_Records_.
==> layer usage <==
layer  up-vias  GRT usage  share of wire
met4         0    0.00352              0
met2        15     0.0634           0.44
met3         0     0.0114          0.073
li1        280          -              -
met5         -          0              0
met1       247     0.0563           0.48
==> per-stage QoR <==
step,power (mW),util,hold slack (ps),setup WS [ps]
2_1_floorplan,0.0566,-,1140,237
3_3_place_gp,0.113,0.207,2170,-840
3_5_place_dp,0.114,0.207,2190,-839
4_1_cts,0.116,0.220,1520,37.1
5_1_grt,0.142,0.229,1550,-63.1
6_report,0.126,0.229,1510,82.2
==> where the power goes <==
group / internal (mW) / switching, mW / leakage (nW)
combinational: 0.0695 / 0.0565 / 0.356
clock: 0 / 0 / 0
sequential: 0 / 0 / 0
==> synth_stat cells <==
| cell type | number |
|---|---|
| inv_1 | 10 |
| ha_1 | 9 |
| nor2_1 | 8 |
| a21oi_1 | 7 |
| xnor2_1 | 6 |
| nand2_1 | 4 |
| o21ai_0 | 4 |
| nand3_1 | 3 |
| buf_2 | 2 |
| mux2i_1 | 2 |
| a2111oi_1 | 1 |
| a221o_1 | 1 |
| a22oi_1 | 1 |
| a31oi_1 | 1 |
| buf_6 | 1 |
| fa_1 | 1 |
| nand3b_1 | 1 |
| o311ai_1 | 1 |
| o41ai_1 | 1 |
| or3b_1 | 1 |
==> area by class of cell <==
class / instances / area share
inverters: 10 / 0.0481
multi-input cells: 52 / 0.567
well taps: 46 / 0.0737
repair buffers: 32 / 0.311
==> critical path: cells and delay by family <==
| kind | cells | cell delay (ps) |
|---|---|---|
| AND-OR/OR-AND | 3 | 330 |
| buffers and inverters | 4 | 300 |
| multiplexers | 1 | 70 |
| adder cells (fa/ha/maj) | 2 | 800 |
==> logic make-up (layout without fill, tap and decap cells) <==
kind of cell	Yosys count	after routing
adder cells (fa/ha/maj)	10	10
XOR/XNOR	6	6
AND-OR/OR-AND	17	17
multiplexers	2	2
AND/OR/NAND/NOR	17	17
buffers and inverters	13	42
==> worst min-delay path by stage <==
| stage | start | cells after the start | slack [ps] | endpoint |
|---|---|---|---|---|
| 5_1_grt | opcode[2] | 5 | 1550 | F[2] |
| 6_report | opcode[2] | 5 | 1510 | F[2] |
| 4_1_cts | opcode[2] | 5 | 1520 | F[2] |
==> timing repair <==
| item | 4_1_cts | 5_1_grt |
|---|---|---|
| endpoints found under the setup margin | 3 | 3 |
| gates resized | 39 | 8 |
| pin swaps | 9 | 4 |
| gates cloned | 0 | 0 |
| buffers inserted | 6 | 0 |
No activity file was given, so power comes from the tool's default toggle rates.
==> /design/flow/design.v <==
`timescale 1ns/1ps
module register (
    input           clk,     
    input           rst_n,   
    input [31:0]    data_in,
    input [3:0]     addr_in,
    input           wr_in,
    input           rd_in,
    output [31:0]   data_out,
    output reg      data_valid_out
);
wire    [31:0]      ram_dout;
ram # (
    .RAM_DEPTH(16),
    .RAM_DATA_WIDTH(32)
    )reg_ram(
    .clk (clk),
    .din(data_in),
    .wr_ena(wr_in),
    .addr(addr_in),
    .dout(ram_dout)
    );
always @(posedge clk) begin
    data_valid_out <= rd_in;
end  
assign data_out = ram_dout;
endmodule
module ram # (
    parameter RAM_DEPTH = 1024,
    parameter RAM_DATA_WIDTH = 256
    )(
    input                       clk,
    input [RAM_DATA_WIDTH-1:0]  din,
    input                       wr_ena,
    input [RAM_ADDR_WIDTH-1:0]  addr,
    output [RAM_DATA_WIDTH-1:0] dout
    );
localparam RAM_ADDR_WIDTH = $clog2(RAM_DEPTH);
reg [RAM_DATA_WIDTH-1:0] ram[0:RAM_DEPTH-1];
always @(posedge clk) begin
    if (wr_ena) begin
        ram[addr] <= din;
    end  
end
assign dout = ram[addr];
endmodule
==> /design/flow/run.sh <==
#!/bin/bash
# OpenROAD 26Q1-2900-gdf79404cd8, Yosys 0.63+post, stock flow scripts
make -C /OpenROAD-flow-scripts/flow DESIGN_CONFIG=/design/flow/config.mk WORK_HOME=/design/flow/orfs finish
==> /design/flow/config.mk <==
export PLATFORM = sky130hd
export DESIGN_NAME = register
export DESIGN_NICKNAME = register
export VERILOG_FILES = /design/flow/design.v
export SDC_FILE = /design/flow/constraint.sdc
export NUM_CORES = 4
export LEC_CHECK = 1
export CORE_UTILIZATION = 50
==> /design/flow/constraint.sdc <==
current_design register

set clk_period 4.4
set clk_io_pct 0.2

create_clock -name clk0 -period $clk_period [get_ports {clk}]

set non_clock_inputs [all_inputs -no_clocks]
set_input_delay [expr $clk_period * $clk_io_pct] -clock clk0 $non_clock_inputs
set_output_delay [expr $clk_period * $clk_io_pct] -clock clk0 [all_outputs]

_Aim of the task_. Look back at the entries above. Retype the line with "a31oi_1 | 1 |", the line with "multiplexers | 1 | 70 |", and all lines in between.

_Your solution_.
| a31oi_1 | 1 |
| buf_6 | 1 |
| fa_1 | 1 |
| nand3b_1 | 1 |
| o311ai_1 | 1 |
| o41ai_1 | 1 |
| or3b_1 | 1 |
==> area by class of cell <==
class / instances / area share
inverters: 10 / 0.0481
multi-input cells: 52 / 0.567
well taps: 46 / 0.0737
repair buffers: 32 / 0.311
==> critical path: cells and delay by family <==
| kind | cells | cell delay (ps) |
|---|---|---|
| AND-OR/OR-AND | 3 | 330 |
| buffers and inverters | 4 | 300 |
| multiplexers | 1 | 70 |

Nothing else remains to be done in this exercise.